Nothing in the records may be changed; retype them in full.

**Study material:**

○ ○ ○

[src/uoc_pkg.sv]
package uoc_pkg;
    // register indexes, byte address is four times each
    localparam logic [13:0] IDX_OTGCON = 14'h0606;
    localparam logic [13:0] IDX_PWRC = 14'h0608;
    localparam logic [13:0] IDX_IR = 14'h060a;
    localparam logic [13:0] IDX_IE = 14'h060c;
    localparam logic [13:0] IDX_EIR = 14'h060e;
    localparam logic [13:0] IDX_EIE = 14'h0610;
    localparam logic [13:0] IDX_CON = 14'h0614;
    localparam logic [13:0] IDX_ADDR = 14'h0616;
    localparam logic [13:0] IDX_TOK = 14'h061e;
    localparam logic [13:0] IDX_EP0 = 14'h062a;
    localparam logic [7:0] REG_RST = 8'h00;
    // descriptor status word fields
    localparam int BD_OWN = 15;
    localparam int BD_TSEL = 14;
    localparam int BD_TSYNC = 11;
    localparam int BD_STALL = 10;
    // top flag positions
    localparam int IR_ERR = 1;
    localparam int IR_SOF = 2;
    localparam int IR_TRN = 3;
    localparam int IR_ATT = 6;
    localparam int IR_STL = 7;
    // control bit positions
    localparam int CON_EN = 0;
    localparam int CON_PPR = 1;
    localparam int CON_HOST = 3;
    localparam int CON_URST = 4;
    localparam int CON_SE0 = 6;
    localparam int CON_J = 7;
    localparam int OTG_DPU = 7;
    localparam int OTG_DMU = 6;
    localparam int OTG_DPD = 5;
    localparam int OTG_DMD = 4;
    localparam int OTG_EN = 2;
    localparam int PWR_ON = 0;
    localparam int EP_LS = 7;
    localparam int EP_STL = 1;
    localparam int EP_HS = 0;
    localparam int ADDR_LS = 7;
    // packet identifiers
    localparam logic [3:0] PID_IN = 4'h9;
    localparam logic [3:0] PID_ACK = 4'h2;
    localparam logic [3:0] PID_NAK = 4'ha;
    localparam logic [3:0] PID_STALL = 4'he;
    localparam logic [3:0] PID_DATA0 = 4'h3;
    localparam logic [3:0] PID_DATA1 = 4'hb;
    localparam logic [1:0] RESP_OK = 2'h0;
    localparam logic [1:0] RESP_ERR = 2'h2;
    localparam int FRAME_LOAD_DEF = 12000;
    // token or host result from the link logic
    typedef struct packed {
        logic valid;
        logic [3:0] pid;
        logic [3:0] ep;
        logic tog;
        logic [9:0] cnt;
        logic status_ph;
    } uoc_tok_t;
    // descriptor status write-back
    typedef struct packed {
        logic valid;
        logic [3:0] ep;
        logic tx;
        logic odd;
        logic [15:0] data;
    } uoc_bdw_t;
    // handshake or data pid to send
    typedef struct packed {
        logic valid;
        logic [3:0] pid;
    } uoc_hs_t;
    // host token launch toward the link
    typedef struct packed {
        logic valid;
        logic [3:0] pid;
        logic [3:0] ep;
        logic [6:0] addr;
        logic ls;
    } uoc_htok_t;
endpackage : uoc_pkg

○ ○ ○

**Final answer:**
[src/uoc_pkg.sv]
package uoc_pkg;
    // register indexes, byte address is four times each
    localparam logic [13:0] IDX_OTGCON = 14'h0606;
    localparam logic [13:0] IDX_PWRC = 14'h0608;
    localparam logic [13:0] IDX_IR = 14'h060a;
    localparam logic [13:0] IDX_IE = 14'h060c;
    localparam logic [13:0] IDX_EIR = 14'h060e;
    localparam logic [13:0] IDX_EIE = 14'h0610;
    localparam logic [13:0] IDX_CON = 14'h0614;
    localparam logic [13:0] IDX_ADDR = 14'h0616;
    localparam logic [13:0] IDX_TOK = 14'h061e;
    localparam logic [13:0] IDX_EP0 = 14'h062a;
    localparam logic [7:0] REG_RST = 8'h00;
    // descriptor status word fields
    localparam int BD_OWN = 15;
    localparam int BD_TSEL = 14;
    localparam int BD_TSYNC = 11;
    localparam int BD_STALL = 10;
    // top flag positions
    localparam int IR_ERR = 1;
    localparam int IR_SOF = 2;
    localparam int IR_TRN = 3;
    localparam int IR_ATT = 6;
    localparam int IR_STL = 7;
    // control bit positions
    localparam int CON_EN = 0;
    localparam int CON_PPR = 1;
    localparam int CON_HOST = 3;
    localparam int CON_URST = 4;
    localparam int CON_SE0 = 6;
    localparam int CON_J = 7;
    localparam int OTG_DPU = 7;
    localparam int OTG_DMU = 6;
    localparam int OTG_DPD = 5;
    localparam int OTG_DMD = 4;
    localparam int OTG_EN = 2;
    localparam int PWR_ON = 0;
    localparam int EP_LS = 7;
    localparam int EP_STL = 1;
    localparam int EP_HS = 0;
    localparam int ADDR_LS = 7;
    // packet identifiers
    localparam logic [3:0] PID_IN = 4'h9;
    localparam logic [3:0] PID_ACK = 4'h2;
    localparam logic [3:0] PID_NAK = 4'ha;
    localparam logic [3:0] PID_STALL = 4'he;
    localparam logic [3:0] PID_DATA0 = 4'h3;
    localparam logic [3:0] PID_DATA1 = 4'hb;
    localparam logic [1:0] RESP_OK = 2'h0;
    localparam logic [1:0] RESP_ERR = 2'h2;
    localparam int FRAME_LOAD_DEF = 12000;
    // token or host result from the link logic
    typedef struct packed {
        logic valid;
        logic [3:0] pid;
        logic [3:0] ep;
        logic tog;
        logic [9:0] cnt;
        logic status_ph;
    } uoc_tok_t;
    // descriptor status write-back
    typedef struct packed {
        logic valid;
        logic [3:0] ep;
        logic tx;
        logic odd;
        logic [15:0] data;
    } uoc_bdw_t;
    // handshake or data pid to send
    typedef struct packed {
        logic valid;
        logic [3:0] pid;
    } uoc_hs_t;
    // host token launch toward the link
    typedef struct packed {
        logic valid;
        logic [3:0] pid;
        logic [3:0] ep;
        logic [6:0] addr;
        logic ls;
    } uoc_htok_t;
endpackage : uoc_pkg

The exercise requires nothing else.